South Korea wimps out on inspections

AP/Houston Chronicle:

South Korea balked today at Washington's demand that it fully join a U.S.-led effort to intercept North Korean ships suspected of carrying supplies for the North's nuclear and missile weapons programs.

The South insisted that it was already doing enough to stem possible weapons proliferation from North Korea — which detonated a nuclear bomb on Oct. 9 — and announced no new measures to sanction the North under a U.N. Security Council resolution condemning the test.

The decision underscored Seoul's reluctance to anger Pyongyang and complicated efforts to resolve the standoff over the North's nuclear program now that the communist regime has agreed to return to long-stalled international nuclear disarmament talks.

"It's basically not necessary to take (new) measures," Park In-kook, a deputy foreign minister, said at a news briefing, citing "the unique circumstances" on the Korean peninsula as motivating the South's decision not to fully join the U.S.-led Proliferation Security Initiative, or PSI.

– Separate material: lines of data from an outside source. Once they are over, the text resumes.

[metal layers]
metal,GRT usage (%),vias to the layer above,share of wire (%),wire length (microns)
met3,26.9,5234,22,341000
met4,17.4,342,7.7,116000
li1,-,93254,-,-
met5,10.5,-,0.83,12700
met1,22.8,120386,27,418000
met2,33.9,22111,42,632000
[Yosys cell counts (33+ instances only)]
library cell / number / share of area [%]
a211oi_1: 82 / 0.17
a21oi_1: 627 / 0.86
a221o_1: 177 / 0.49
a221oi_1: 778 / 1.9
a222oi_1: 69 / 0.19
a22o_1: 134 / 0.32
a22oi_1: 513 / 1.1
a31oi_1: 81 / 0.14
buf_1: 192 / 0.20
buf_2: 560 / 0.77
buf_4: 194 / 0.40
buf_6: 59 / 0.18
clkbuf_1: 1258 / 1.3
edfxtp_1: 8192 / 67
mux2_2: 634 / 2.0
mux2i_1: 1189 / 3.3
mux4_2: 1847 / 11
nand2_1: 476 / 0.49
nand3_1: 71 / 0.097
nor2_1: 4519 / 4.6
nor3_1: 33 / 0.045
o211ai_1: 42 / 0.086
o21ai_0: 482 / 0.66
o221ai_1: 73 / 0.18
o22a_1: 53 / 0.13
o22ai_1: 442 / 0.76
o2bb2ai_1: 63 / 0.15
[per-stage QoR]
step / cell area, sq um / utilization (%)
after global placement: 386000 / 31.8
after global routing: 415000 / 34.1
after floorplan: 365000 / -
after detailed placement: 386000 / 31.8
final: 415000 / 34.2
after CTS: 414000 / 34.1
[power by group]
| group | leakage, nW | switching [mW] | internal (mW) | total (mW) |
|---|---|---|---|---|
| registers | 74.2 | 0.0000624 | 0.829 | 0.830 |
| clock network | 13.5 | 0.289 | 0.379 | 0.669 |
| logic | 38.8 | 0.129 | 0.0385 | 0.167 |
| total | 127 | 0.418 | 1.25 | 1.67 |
`./run.sh`:
```
#!/bin/bash
# OpenROAD 26Q1-2900-gdf79404cd8, Yosys 0.63+post, stock flow scripts
make -C /OpenROAD-flow-scripts/flow DESIGN_CONFIG=/design/flow/config.mk WORK_HOME=/design/flow/orfs finish
```
`./config.mk`:
```
export PLATFORM = sky130hd
export DESIGN_NAME = FInal_prac1
export DESIGN_NICKNAME = FInal_prac1
export VERILOG_FILES = /design/flow/design.v
export SDC_FILE = /design/flow/constraint.sdc
export NUM_CORES = 4
export LEC_CHECK = 1
export CORE_UTILIZATION = 50
```
`./constraint.sdc`:
```
current_design FInal_prac1

set clk_period 16.1
set clk_io_pct 0.2

create_clock -name clk0 -period $clk_period [get_ports {Clock}]

set non_clock_inputs [all_inputs -no_clocks]
set_input_delay [expr $clk_period * $clk_io_pct] -clock clk0 $non_clock_inputs
set_output_delay [expr $clk_period * $clk_io_pct] -clock clk0 [all_outputs]
```
`design/flow/run.sh`:
```
#!/bin/bash
# OpenROAD 26Q1-2900-gdf79404cd8, Yosys 0.63+post, stock flow scripts
make -C /OpenROAD-flow-scripts/flow DESIGN_CONFIG=/design/flow/config.mk WORK_HOME=/design/flow/orfs finish
```
`design/flow/config.mk`:
```
export PLATFORM = sky130hd
export DESIGN_NAME = top
export DESIGN_NICKNAME = top
export VERILOG_FILES = /design/flow/design.v
export SDC_FILE = /design/flow/constraint.sdc
export NUM_CORES = 4
export LEC_CHECK = 1
export CORE_UTILIZATION = 30
```
`design/flow/design.v`:
```
module fpga1_sender #(
    parameter SEND_COUNT = 10
) (
    input wire clk,              
    input wire rst,              
    input wire start,            
    input wire [31:0] data_in,   
    input wire rdy_in,           
    input wire ack_in,           
    (* syn_keep = "true" *) output reg [31:0] data_out,   
    output reg req_out,          
    output reg done,             
    output send_done
);
    parameter IDLE              = 3'b000;
    parameter WAIT_READY        = 3'b001;
    parameter SEND_DATA         = 3'b010;
    parameter WAIT_ACK          = 3'b011;
    parameter RESEND            = 3'b100;
    reg [9:0] send_count = 0;    
    reg [2:0] state      = 3'b000;
    reg [2:0] r_send_done = 0;       
    reg send_done_shifter;           
    assign send_done = (r_send_done[0] | r_send_done[1] | r_send_done[2]);  
    always @(posedge clk) begin
        if (rst) begin
            state <= IDLE;
            req_out <= 0;
            data_out <= 0;
            done <= 0;
            send_done_shifter <= 0;
        end else begin
            case (state)
                IDLE: begin
                    req_out <= 0;
                    done <= 0;
                    send_done_shifter <= 1'b0;   
                    if (start) begin
                        state = WAIT_READY;
                    end
                end
                WAIT_READY: begin
                    send_count <= SEND_COUNT;
                    req_out <= 1;
                    if (rdy_in) begin
                        state = SEND_DATA;
                    end
                end
                SEND_DATA: begin
                    if (send_count > 0) begin
                        data_out <= data_in;
                        send_count <= send_count - 10'd1;
                    end else begin
                        send_done_shifter <= 1'b1;   
                        state = WAIT_ACK;
                    end
                end
                WAIT_ACK: begin
                    if (ack_in) begin
                        done <= 1;
                        req_out <= 0;
                        send_done_shifter <= 1'b0;   
                        state <= IDLE;   
                    end else if (!rdy_in) begin
                        state <= RESEND;   
                        send_done_shifter <= 1'b0;   
                    end 
                end
                RESEND: begin
                    send_done_shifter <= 1'b0;   
                    state = WAIT_READY; 
                end
                default: state = IDLE;
            endcase
        end
    end
    always @(posedge clk) begin
        if (rst | ack_in) begin
            r_send_done <= 3'b000;   
        end else if (send_done_shifter) begin
            r_send_done[0] <= send_done_shifter;   
        end 
        if (r_send_done[0]) begin
            r_send_done[1] <= r_send_done[0];   
        end
        if (r_send_done[1]) begin
            r_send_done[2] <= r_send_done[1];   
        end
    end
endmodule
module fpga2_receiver #(
    parameter RECEIVE_COUNT = 10  
) (
    input wire clk,              
    input wire rst,              
      input wire [31:0] data_in,    
    input wire req_in,           
    input wire send_done,
    output reg rdy_out,          
    output reg ack_out,          
    output reg [31:0] data_out   
);
    parameter IDLE       = 3'b000; 
    parameter READY      = 3'b001;
    parameter RECEIVE    = 3'b010;
    parameter ACKNOWLEDGE = 3'b100;
    reg [2:0] state = 3'b000;
    reg [1:0] req_sync;          
    reg [1:0] send_done_sync;    
    always @(posedge clk) begin
        if (rst)
            req_sync <= 0;
        else
            req_sync <= {req_sync[1:0], req_in};  
    end
    always @(posedge clk) begin
        if (rst)
            send_done_sync <= 0;
        else
            send_done_sync <= {send_done_sync[1:0], send_done};  
    end
    always @(posedge clk) begin
        if (rst) begin
            state <= IDLE;
            rdy_out <= 0;
            ack_out <= 0;
            data_out <= 0;
        end else begin
            case (state)
                IDLE: begin              
                    rdy_out <= 0;
                    ack_out <= 0;
                    if (req_sync[0] | req_sync[1]) begin
                        state = READY;
                    end
                end
                READY: begin             
                    rdy_out <= 1;
                    state = RECEIVE;
                end
                RECEIVE: begin                   
                    if (!(send_done_sync[0] | send_done_sync[1])) begin    
                        data_out <= data_in;     
                    end else begin
                        state <= ACKNOWLEDGE;
                    end
                    end 
                ACKNOWLEDGE: begin       
                    if (send_done_sync[0] | send_done_sync[1]) begin
                        ack_out <= 1;
                        rdy_out <= 0;
                        state = IDLE;   
                    end else if (!(req_sync[0] | req_sync[1])) begin
                        ack_out <= 0;
                        state = IDLE;   
                    end
                end
                default: state = IDLE;
            endcase
        end
    end
endmodule
module top #(
    parameter RECEIVE_COUNT = 100,  
    parameter SEND_COUNT = 100
) (
    input clk,               
    input rst,               
    input en,                
    output reg led,          
    (* syn_keep = "true" *) output [31:0] do_1_to_2,
    (* syn_keep = "true" *) input [31:0] di_1_to_2,
    input i_ack_tx,          
    input i_rdy_tx,          
    output o_req_tx,         
    output o_sdone_tx,       
    input i_req_rx,          
    output o_ack_rx,         
    output o_rdy_rx,          
    input i_sdone_rx          
    );
    reg start;                   
    reg [31:0] di_gen = 32'hffffffff;           
    wire [31:0] do_2;            
    wire done;                   
    fpga1_sender #(
        .SEND_COUNT(SEND_COUNT)
        ) fpga1 (
        .clk(clk),
        .rst(rst),
        .start(start),
        .data_in(di_gen), 
        .rdy_in(i_rdy_tx),
        .ack_in(i_ack_tx),
        .data_out(do_1_to_2),
        .req_out(o_req_tx),
        .done(done),
        .send_done(o_sdone_tx)
    );
    fpga2_receiver #(
        .RECEIVE_COUNT(RECEIVE_COUNT)
        ) fpga2 (
        .clk(clk),
        .rst(rst),
        .data_in(di_1_to_2),
        .req_in(i_req_rx),
        .send_done(i_sdone_rx),
        .rdy_out(o_rdy_rx),
        .ack_out(o_ack_rx),
        .data_out(do_2)  
    );
    always @(posedge clk && en) begin
    start <= 1;
    di_gen <= di_gen - 32'd1;
    end
endmodule
```
`design/flow/constraint.sdc`:
```
current_design top

set clk_period 9.9
set clk_io_pct 0.2

create_clock -name clk0 -period $clk_period [get_ports {clk}]

set non_clock_inputs [all_inputs -no_clocks]
set_input_delay [expr $clk_period * $clk_io_pct] -clock clk0 $non_clock_inputs
set_output_delay [expr $clk_period * $clk_io_pct] -clock clk0 [all_outputs]
```
==> reports/metrics.yaml <==
finalMaxSlewViolations: 0
critPathKind: "in -> gate"
synth_top_area_share: 0.446
clkPwrFrac: 0.540
grt_pass1_vias: 2549
firstDrtPassIters: 15
hpwl_um: 4430
switching_share: 0.209
pwr_density_cell_nw_per_um2: 191
postSynthAreaPerCell_um2: 10.3
drt_iter0_drc: 105
grt_util_met1: 0.181
largest_area_cell: "dfxtp_1"
instances_no_fill: 560
dieHeight_um: 112
p_leak_nw: 1.68
drive_gt1_frac: 0.0863
slew_headroom: 0.501
dpl.cell_count: 526
pwr-share-comb: 0.083
grt_max_degree: 49
switchingPower_mw: 0.190
syn_inst: 354
synth_area_um2: 3640
chipArea_um2: 12600
area_leaders: "dfxtp_1 45%, mux2i_1 8.8%, edfxtp_1 8.3%"
yosys.cell_types.count: 47
gp_congestion: 0.751
gr-total-overflow: 0
cts.clk_slew.worst_paths_ns: 0.05
holdWs_ns: 0.448
core_area_um2: 11600
ys_warn_count: 4
ys_async_sr_fraction: 0
synth-edff-count: 10
ys_seq_share: 0.528
rsz0062_at_grt: "no"
use_met2: 0.171
drcViolationCount: 0
cp.required_ns: 10.11
fp-utilization: 0.313
cp.arrival_ns: 5.68
ys_ff: 91
hold_viol_final: 0
clock_latency_ns: 0.66
dieWidth_um: 112
synth_chip_area_um2: 3640
maxCapViolations: 0
fin_skew_ns: 0.116
yosys-stat-cells: 354
placed_cell_area_um2: 4150
antenna_cells: 0
tightest_slew_ns: 0.747
min_path_type: "reg -> reg"
grt.total_usage: 0.121
seqPwrFrac: 0.377
path_max_fanout: 1
outcome: "complete, no violations"
vdd_drop_max_mv: 0.0964
met3_usage: 0.0479
p_int_mw: 0.719
ios: 76
cp-end-kind: "clock gate"
warnings: 58
routed_wl_um: 6980
finalSetupTns_ns: 0
dr_total_vias: 2639
detail_route.wl_per_cell_um: 12.5
grt_pass1_wl_um: 11900
ant_nets: 0
start_kind: "input port"
design_area_um2: 4770
port_buffers: 42
flop_cell: "dfxtp_1"
cts_resized: 0
vias_per_cell: 4.71
syn2layout_area_growth_pct: 31.1
grt_antenna_before_repair: 0
cts_tree: "yes"
grt.busiest_layer: "met1"
rows: 39
finalSetupViolCount: 0
==> routing by layer <==
metal	part of all wire	up-vias
met5	0	-
met4	0.018	0
met3	0.062	14
met2	0.43	60
met1	0.49	1224
li1	-	1341
==> per-stage QoR <==
| step | worst slack, ns | power (mW) | util |
|---|---|---|---|
| 6_report | 4.42 | 0.909 | 0.411 |
| 5_1_grt | 4.33 | 0.952 | 0.411 |
| 4_1_cts | 4.43 | 0.927 | 0.411 |
| 3_5_place_dp | 6.35 | 0.434 | 0.357 |
| 3_3_place_gp | 6.36 | 0.433 | 0.357 |
| 2_1_floorplan | 6.22 | 0.403 | - |
==> state kept, by name, indices dropped and copies added (netlist names), 2 cells and up <==
register	flops
di_gen	32
fpga1.data_out	32
fpga1.send_count	10
fpga1.r_send_done	3
fpga1.state	3
fpga2.state	3
fpga2.req_sync	2
fpga2.send_done_sync	2
==> layout by cell type, fill, tap and decap left out, types with 3 or more instances in the layout <==
master / instances
buf_4: 3
ha_1: 3
clkinv_2: 3
o21ai_0: 4
mux2i_1: 32
clkdlybuf4s50_1: 42
nor2b_1: 6
dfxtp_1: 81
xnor2_1: 21
and3_1: 3
a21oi_1: 7
edfxtp_1: 10
nand2_1: 11
nor2_1: 62
nand3_1: 9
nand4_1: 10
inv_1: 8
nor4_1: 6
a21o_1: 4
xor2_1: 14
dlygate4sd3_1: 6
nor3_1: 11
or4_1: 6
or3_1: 5
clkbuf_16: 18
==> final cells by class <==
| type | instances | area (um^2) |
|---|---|---|
| Sequential cell | 91 | 1920 |
| Multi-Input combinational cell | 239 | 1570 |
| Clock inverter | 8 | 95.1 |
| Tap cell | 143 | 179 |
| Timing Repair Buffer | 51 | 503 |
| Inverter | 8 | 30.0 |
| Fill cell | 1082 | 6850 |
| Clock buffer | 20 | 468 |
==> path summary, 6_finish.rpt <==
path	start	end	slack, ns	cells past startpoint
max	en	clock gate	4.42	7
min	di_gen[0]$_DFF_P_	di_gen[0]$_DFF_P_	0.45	1
max reg2reg	fpga1.state[1]$_SDFFE_PP0P_	fpga1.data_out[11]$_SDFFE_PP0P_	7.43	5
min reg2reg	di_gen[0]$_DFF_P_	di_gen[0]$_DFF_P_	0.45	1
max in group clk0	fpga1.r_send_done[2]$_SDFFE_PP1P_	o_sdone_tx	6.31	2
min in group gated	en	clock gate	0.47	7
==> power by group through the flow <==
| stage | combinational, mW | clock, mW | sequential, mW |
|---|---|---|---|
| final | 0.0752 | 0.491 | 0.343 |
| after global routing | 0.0838 | 0.523 | 0.345 |
| after CTS | 0.0769 | 0.507 | 0.343 |
==> critical path, stage by stage <==
cell	delay, ns
dlygate4sd3_1	0.53
dlygate4sd3_1	0.54
dlygate4sd3_1	0.55
clkdlybuf4s50_1	0.43
dlygate4sd3_1	0.55
dlygate4sd3_1	0.56
dlygate4sd3_1	0.55
==> cell usage after synthesis (all sizes together), types with 2 or more instances <==
library cell,n
a21o,4
and3,3
edfxtp,10
a21oi,7
dfxtp,81
mux2i,32
nand2,11
o21ai,4
xor2,14
or3,5
nor2b,6
o31ai,2
nor3b,2
a31oi,2
or4,7
nor2,62
nand3,9
inv,8
nand4,10
clkbuf,8
xnor2,21
nand2b,2
nor3,12
ha,3
buf,8
nor4,7
==> cells by family after synthesis <==
group,share of synthesized area
and+or+nand+nor,0.197
buffers and inverters,0.0399
adders and majority gates,0.0103
xor gates and xnor gates,0.0843
DFF,0.528
muxes,0.0880
AOI/OAI and AO/OA,0.0512
other,0.00103
==> timing repair <==
item	in CTS	in global routing
buffers inserted	0	0
endpoints found under the hold margin	1	0
endpoints found under the setup margin	0	0
hold buffers	6	0
Power is estimated from default activity; no workload was simulated.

Seoul has joined the initiative aimed largely at stopping North Korean weapons traffic at sea, which has gained new impetus since the North's nuclear test, only as an observer out of concern that its stopping and searching North Korean ships could lead to armed clashes with North Korea.

...

Cowardice will not resolve the situation with North Korea. The Norks are determined to push their nukes and South Korea plays into their hand by refusing to take the necessary steps to stop the Norks. If they do not get their act together, the US should consider removing its troops from South Korea.